**What you need to do**
Between the line containing "[placed_design]" and the line containing "worstSetupStartpointType=flip-flop" lies a run of lines; give that run again exactly, with both of those lines, and nothing else from the entries below.

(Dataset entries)
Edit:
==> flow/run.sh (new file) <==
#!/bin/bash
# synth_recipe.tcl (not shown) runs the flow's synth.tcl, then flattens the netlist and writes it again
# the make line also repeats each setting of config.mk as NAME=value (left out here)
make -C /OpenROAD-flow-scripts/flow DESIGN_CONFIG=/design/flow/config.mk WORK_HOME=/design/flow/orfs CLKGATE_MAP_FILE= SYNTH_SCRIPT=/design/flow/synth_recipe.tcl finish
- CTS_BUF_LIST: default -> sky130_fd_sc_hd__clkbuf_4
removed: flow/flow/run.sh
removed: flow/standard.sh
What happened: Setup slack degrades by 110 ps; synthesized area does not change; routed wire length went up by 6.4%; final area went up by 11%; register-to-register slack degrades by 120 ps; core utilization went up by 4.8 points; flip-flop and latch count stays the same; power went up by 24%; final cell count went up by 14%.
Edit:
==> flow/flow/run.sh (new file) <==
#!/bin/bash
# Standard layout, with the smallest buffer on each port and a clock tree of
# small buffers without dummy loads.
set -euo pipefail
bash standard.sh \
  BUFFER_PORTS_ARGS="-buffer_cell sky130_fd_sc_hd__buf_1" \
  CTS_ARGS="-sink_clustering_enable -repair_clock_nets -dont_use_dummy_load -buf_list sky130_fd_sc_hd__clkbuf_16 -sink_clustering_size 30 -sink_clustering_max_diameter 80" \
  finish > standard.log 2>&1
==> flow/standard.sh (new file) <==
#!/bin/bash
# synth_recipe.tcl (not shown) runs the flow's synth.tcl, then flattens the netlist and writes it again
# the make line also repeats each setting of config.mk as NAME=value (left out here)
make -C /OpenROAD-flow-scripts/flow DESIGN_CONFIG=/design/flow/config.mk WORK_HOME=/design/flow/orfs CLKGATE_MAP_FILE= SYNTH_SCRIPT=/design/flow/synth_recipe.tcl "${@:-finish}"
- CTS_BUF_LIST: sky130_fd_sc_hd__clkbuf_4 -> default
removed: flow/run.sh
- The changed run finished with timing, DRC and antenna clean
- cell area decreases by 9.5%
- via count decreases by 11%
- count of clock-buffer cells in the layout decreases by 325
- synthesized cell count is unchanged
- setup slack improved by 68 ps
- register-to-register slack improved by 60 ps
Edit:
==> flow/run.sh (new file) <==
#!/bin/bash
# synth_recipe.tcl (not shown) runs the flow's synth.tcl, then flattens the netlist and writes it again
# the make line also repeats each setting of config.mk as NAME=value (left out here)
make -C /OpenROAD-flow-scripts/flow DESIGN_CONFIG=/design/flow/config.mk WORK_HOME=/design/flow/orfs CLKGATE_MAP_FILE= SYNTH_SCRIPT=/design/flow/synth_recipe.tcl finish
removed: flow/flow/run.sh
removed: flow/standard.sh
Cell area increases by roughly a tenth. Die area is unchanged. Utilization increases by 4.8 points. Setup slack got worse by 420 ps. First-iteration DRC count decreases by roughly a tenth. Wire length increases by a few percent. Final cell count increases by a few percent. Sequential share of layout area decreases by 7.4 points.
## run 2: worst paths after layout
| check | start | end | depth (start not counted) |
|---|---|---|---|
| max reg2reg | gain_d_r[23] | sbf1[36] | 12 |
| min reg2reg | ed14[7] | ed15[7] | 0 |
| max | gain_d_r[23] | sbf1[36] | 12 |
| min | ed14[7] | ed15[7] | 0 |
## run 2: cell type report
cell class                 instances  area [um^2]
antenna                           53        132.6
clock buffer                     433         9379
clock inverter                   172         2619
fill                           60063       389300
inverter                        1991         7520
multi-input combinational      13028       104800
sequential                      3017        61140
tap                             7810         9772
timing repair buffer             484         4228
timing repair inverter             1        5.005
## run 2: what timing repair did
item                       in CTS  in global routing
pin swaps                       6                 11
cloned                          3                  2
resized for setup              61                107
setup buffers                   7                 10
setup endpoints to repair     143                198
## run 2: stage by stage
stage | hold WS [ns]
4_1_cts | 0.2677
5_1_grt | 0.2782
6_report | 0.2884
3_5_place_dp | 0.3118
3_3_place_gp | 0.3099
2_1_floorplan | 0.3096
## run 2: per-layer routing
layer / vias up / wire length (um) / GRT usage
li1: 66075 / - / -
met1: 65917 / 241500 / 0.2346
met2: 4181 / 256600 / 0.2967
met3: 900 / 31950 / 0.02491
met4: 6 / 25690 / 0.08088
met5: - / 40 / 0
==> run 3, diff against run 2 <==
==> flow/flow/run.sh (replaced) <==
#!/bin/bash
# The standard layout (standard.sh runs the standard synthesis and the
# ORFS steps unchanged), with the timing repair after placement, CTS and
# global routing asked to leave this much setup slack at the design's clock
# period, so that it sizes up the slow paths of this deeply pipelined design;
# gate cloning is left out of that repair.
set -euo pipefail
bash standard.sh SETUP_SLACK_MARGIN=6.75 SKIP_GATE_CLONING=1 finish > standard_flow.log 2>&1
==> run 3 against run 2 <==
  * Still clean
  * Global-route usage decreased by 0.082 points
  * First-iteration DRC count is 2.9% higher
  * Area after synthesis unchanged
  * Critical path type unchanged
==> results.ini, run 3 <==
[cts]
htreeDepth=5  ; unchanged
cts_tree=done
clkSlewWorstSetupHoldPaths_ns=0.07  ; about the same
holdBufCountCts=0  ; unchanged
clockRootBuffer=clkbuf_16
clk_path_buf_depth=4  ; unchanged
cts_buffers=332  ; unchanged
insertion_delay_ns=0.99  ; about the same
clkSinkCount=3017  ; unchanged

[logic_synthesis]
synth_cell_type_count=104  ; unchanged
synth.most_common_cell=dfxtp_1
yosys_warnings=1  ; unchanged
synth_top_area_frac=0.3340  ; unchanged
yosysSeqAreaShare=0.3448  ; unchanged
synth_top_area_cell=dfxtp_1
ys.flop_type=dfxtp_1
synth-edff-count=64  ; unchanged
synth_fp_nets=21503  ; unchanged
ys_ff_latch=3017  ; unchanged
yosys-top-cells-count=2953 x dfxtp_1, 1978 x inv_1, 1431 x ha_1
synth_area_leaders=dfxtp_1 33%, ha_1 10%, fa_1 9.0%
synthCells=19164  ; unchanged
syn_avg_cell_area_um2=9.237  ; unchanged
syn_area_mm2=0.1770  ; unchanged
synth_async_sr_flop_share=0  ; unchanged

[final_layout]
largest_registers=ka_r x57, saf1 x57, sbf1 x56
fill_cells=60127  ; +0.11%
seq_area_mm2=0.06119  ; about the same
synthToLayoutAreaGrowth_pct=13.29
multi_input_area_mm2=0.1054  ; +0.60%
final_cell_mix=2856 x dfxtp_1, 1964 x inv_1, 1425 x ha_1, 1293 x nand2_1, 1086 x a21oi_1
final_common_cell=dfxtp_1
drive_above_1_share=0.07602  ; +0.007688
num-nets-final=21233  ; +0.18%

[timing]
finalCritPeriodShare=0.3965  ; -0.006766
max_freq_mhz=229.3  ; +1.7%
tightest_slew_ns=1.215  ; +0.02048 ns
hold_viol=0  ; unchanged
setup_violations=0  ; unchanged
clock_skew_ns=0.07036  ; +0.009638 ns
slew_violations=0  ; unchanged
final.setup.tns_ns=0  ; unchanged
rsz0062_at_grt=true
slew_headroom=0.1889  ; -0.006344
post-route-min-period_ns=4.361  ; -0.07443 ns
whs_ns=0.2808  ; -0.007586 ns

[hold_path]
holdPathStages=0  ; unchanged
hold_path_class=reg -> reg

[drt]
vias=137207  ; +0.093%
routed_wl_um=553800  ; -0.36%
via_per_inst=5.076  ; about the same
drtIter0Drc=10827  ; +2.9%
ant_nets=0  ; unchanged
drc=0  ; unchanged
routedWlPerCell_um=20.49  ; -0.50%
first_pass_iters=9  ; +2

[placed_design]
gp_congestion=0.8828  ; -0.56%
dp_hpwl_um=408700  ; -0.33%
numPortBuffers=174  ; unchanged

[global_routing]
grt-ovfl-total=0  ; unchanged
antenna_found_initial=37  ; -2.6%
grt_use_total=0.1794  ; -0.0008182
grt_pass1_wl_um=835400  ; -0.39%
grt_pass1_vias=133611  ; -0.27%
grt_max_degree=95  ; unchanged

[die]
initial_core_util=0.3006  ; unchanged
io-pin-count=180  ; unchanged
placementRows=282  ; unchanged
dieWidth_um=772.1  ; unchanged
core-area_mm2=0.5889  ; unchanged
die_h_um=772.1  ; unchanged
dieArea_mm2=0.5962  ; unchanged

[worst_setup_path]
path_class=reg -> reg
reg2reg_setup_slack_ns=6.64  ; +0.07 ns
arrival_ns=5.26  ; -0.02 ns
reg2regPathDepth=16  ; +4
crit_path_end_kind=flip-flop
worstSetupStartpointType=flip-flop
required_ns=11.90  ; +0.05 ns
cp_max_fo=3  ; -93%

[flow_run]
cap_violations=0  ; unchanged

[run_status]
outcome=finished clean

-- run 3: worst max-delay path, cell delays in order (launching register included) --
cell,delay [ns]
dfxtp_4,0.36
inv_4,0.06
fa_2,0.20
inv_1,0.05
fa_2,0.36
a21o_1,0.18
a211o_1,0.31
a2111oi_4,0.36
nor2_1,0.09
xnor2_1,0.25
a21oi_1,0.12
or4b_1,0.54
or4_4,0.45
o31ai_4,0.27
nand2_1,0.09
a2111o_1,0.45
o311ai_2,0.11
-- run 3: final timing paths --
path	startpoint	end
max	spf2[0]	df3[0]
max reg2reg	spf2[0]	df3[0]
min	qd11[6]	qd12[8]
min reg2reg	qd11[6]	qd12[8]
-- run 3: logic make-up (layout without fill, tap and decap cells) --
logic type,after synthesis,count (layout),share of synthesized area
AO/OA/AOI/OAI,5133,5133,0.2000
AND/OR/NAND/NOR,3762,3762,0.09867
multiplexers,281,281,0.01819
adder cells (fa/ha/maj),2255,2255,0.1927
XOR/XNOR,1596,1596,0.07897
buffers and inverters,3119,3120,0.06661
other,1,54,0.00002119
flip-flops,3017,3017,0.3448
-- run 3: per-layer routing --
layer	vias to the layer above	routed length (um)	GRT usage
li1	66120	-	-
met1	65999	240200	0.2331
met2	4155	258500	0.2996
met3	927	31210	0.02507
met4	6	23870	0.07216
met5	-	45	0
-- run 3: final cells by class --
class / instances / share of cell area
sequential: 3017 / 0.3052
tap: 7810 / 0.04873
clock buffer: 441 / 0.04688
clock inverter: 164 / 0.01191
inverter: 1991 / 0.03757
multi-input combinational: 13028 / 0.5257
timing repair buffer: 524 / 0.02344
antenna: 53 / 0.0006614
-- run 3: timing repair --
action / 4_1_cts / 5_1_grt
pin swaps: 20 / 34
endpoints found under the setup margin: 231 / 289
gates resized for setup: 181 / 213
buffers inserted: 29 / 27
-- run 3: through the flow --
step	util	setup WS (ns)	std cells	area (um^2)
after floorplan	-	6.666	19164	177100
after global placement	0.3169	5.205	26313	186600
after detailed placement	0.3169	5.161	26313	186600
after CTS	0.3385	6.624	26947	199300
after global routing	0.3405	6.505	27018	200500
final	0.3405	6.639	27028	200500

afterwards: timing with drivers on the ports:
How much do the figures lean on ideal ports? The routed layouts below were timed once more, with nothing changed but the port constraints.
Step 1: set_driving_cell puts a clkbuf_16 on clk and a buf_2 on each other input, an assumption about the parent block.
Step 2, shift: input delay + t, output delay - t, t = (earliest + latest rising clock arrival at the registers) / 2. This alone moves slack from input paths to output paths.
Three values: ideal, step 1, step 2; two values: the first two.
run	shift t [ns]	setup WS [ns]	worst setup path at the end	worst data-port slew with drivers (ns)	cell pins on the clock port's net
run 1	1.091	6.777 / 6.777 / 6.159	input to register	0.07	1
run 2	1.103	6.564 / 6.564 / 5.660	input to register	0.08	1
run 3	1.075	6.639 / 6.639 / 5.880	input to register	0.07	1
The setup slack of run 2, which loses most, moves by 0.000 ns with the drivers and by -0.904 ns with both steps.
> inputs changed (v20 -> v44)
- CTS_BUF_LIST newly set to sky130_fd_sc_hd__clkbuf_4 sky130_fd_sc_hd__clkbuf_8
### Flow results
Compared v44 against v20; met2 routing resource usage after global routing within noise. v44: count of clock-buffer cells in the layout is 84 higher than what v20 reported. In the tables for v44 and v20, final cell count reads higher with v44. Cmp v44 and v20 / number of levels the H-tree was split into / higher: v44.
From an optimization exercise on the open Yosys and OpenROAD flow, aimed at small area and a short achievable clock period; shortcuts taken in it are not production practice.
The RTL was checked by simulation tests, not by an equivalence proof against the original design.

**flow/config.mk**
```make
export PLATFORM = sky130hd
export DESIGN_NAME = fft8_top
export DESIGN_NICKNAME = fft8_top
export VERILOG_FILES = /design/flow/design.v
export SDC_FILE = /design/flow/constraint.sdc
export NUM_CORES = 4
export LEC_CHECK = 0
export CAP_MARGIN = 20
export CORE_MARGIN = 2
export CORE_UTILIZATION = 40
export SLEW_MARGIN = 20
```
**flow/constraint.sdc**
```tcl
create_clock -name core_clock -period 12.0 [get_ports {clk}]
set_input_delay 2.4000 -clock core_clock [delete_from_list [all_inputs] [get_ports {clk}]]
set_output_delay 2.4000 -clock core_clock [all_outputs]
set_load 0.01 [all_outputs]
```
Context: an optimization exercise on an open-source flow, tuned for small area, a short achievable clock period and few clock cycles. The choices shown serve that exercise and are no tape-out recipe. Where RTL was checked, it was by simulation tests only, not by an equivalence proof against the original.

Setup of oak:
Design qsim_top, start of the top module:
module qsim_top #(
  parameter int MAX_QUBITS = 4,
  parameter int MAX_GATES  = 4,
  localparam int MAX_N = 2 ** MAX_QUBITS,
  localparam int IN_AW = $clog2(MAX_N + 1),
  localparam int GT_AW = $clog2(MAX_GATES * MAX_N * MAX_N),
  localparam int SP_AW = MAX_QUBITS + 1
) (
  input  logic                  clk,
  input  logic                  reset_n,
  input  logic                  dut_valid,
  output logic                  dut_ready,
  output logic [IN_AW-1:0]      q_state_input_sram_read_address,
  input  qsim_pkg::word_t       q_state_input_sram_read_data,
  output logic [GT_AW-1:0]      q_gates_sram_read_address,
  input  qsim_pkg::word_t       q_gates_sram_read_data,
  output logic [SP_AW-1:0]      scratchpad_sram_read_address,
  input  qsim_pkg::word_t       scratchpad_sram_read_data,
  output logic                  scratchpad_sram_write_enable,
  output logic [SP_AW-1:0]      scratchpad_sram_write_address,
  output qsim_pkg::word_t       scratchpad_sram_write_data,
  output logic                  q_state_output_sram_write_enable,
  output logic [MAX_QUBITS-1:0] q_state_output_sram_write_address,
  output qsim_pkg::word_t       q_state_output_sram_write_data
);
==> flow/config.mk <==
export PLATFORM = sky130hd
export DESIGN_NAME = qsim_top
export DESIGN_NICKNAME = qsim_top
export VERILOG_FILES = /design/flow/design.v
export SDC_FILE = /design/flow/constraint.sdc
export NUM_CORES = 4
export LEC_CHECK = 0
export CAP_MARGIN = 20
export CORE_MARGIN = 2
export CORE_UTILIZATION = 60
export SLEW_MARGIN = 20
==> flow/constraint.sdc <==
create_clock -name core_clock -period 12.0 [get_ports {clk}]
set_input_delay 2.4000 -clock core_clock [delete_from_list [all_inputs] [get_ports {clk}]]
set_output_delay 2.4000 -clock core_clock [all_outputs]
set_load 0.01 [all_outputs]
standard.sh (not shown) runs the stock make flow with config.mk's settings and CLKGATE_MAP_FILE= SYNTH_SCRIPT=/design/flow/synth_recipe.tcl, a recipe that flattens the netlist after the stock synthesis.
==> flow/flow/run.sh <==
#!/bin/bash
# Own layout flow: the standard ORFS flow (standard.sh) at the design's
# clock period and constraints, with these changes in how the layout is made:
#  * after the standard synthesis, flow/fa_polarity.py removes inverters
#    between full-adder cells (a full adder with all inputs and outputs
#    complemented is the same cell); registers are untouched;
#  * timing repair aims for SETUP_SLACK_MARGIN ns of setup slack on the worst
#    10% of endpoints (TNS_END_PERCENT 10), so the resizer works on the paths
#    that set the achieved period;
#  * port buffers are buf_2 instead of the default pick;
#  * clock tree synthesis adds no dummy loads and uses clkbuf_8 below the root.
# Each step's full output goes to its own log file in this folder.
set -euo pipefail

export SETUP_SLACK_MARGIN=${SETUP_SLACK_MARGIN:-9.0}
export TNS_END_PERCENT=10
export BUFFER_PORTS_ARGS="-buffer_cell sky130_fd_sc_hd__buf_2"
export CTS_ARGS="-sink_clustering_enable -repair_clock_nets -dont_use_dummy_load -buf_list sky130_fd_sc_hd__clkbuf_8 -root_buf sky130_fd_sc_hd__clkbuf_16"

RES=$(pwd)/orfs/results/$FLOW_PLATFORM/qsim_top/base

bash standard.sh "$RES/1_2_yosys.v" > log_synth.txt 2>&1
cp "$RES/1_2_yosys.v" 1_2_yosys_standard.v
python3 flow/fa_polarity.py 1_2_yosys_standard.v "$RES/1_2_yosys.v" > log_fa_polarity.txt 2>&1
bash standard.sh synth > log_synth_odb.txt 2>&1
bash standard.sh floorplan > log_floorplan.txt 2>&1
bash standard.sh place > log_place.txt 2>&1
bash standard.sh cts > log_cts.txt 2>&1
bash standard.sh route > log_route.txt 2>&1
bash standard.sh finish > log_finish.txt 2>&1
test -s out/final.def
Other scripts of this flow, unchanged in this note and not shown: flow/flow/fa_polarity.py
Modified inputs, pine compared to oak
diff --git a/flow/flow/run.sh b/flow/flow/run.sh
--- a/flow/flow/run.sh
+++ b/flow/flow/run.sh
@@ -9,5 +9,5 @@
 #    that set the achieved period;
 #  * port buffers are buf_2 instead of the default pick;
-#  * clock tree synthesis adds no dummy loads and uses clkbuf_8 below the root.
+#  * clock tree synthesis adds no dummy loads.
 # Each step's full output goes to its own log file in this folder.
 set -euo pipefail
@@ -16,5 +16,5 @@
 export TNS_END_PERCENT=10
 export BUFFER_PORTS_ARGS="-buffer_cell sky130_fd_sc_hd__buf_2"
-export CTS_ARGS="-sink_clustering_enable -repair_clock_nets -dont_use_dummy_load -buf_list sky130_fd_sc_hd__clkbuf_8 -root_buf sky130_fd_sc_hd__clkbuf_16"
+export CTS_ARGS="-sink_clustering_enable -repair_clock_nets -dont_use_dummy_load"
 
 RES=$(pwd)/orfs/results/$FLOW_PLATFORM/qsim_top/base
Notes after the runs:
Sum of routed wire segments on met1 (higher): oak
The violation count after the first detailed-routing iteration of pine exceeds that of oak by 39.
pine ends up with higher headroom to the max-slew limit than oak does.
Between oak and pine, the flow reports global-route wire length before repair increasing slightly.
pine against oak: post-layout instance area barely changed, worst hold-check slack stayed essentially flat.
The lower average detailed-routed wire length per instance came out of oak.
No functional check of the RTL was part of any run of this note.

**Solution for this task**
[placed_design]
gp_congestion=0.8828  ; -0.56%
dp_hpwl_um=408700  ; -0.33%
numPortBuffers=174  ; unchanged

[global_routing]
grt-ovfl-total=0  ; unchanged
antenna_found_initial=37  ; -2.6%
grt_use_total=0.1794  ; -0.0008182
grt_pass1_wl_um=835400  ; -0.39%
grt_pass1_vias=133611  ; -0.27%
grt_max_degree=95  ; unchanged

[die]
initial_core_util=0.3006  ; unchanged
io-pin-count=180  ; unchanged
placementRows=282  ; unchanged
dieWidth_um=772.1  ; unchanged
core-area_mm2=0.5889  ; unchanged
die_h_um=772.1  ; unchanged
dieArea_mm2=0.5962  ; unchanged

[worst_setup_path]
path_class=reg -> reg
reg2reg_setup_slack_ns=6.64  ; +0.07 ns
arrival_ns=5.26  ; -0.02 ns
reg2regPathDepth=16  ; +4
crit_path_end_kind=flip-flop
worstSetupStartpointType=flip-flop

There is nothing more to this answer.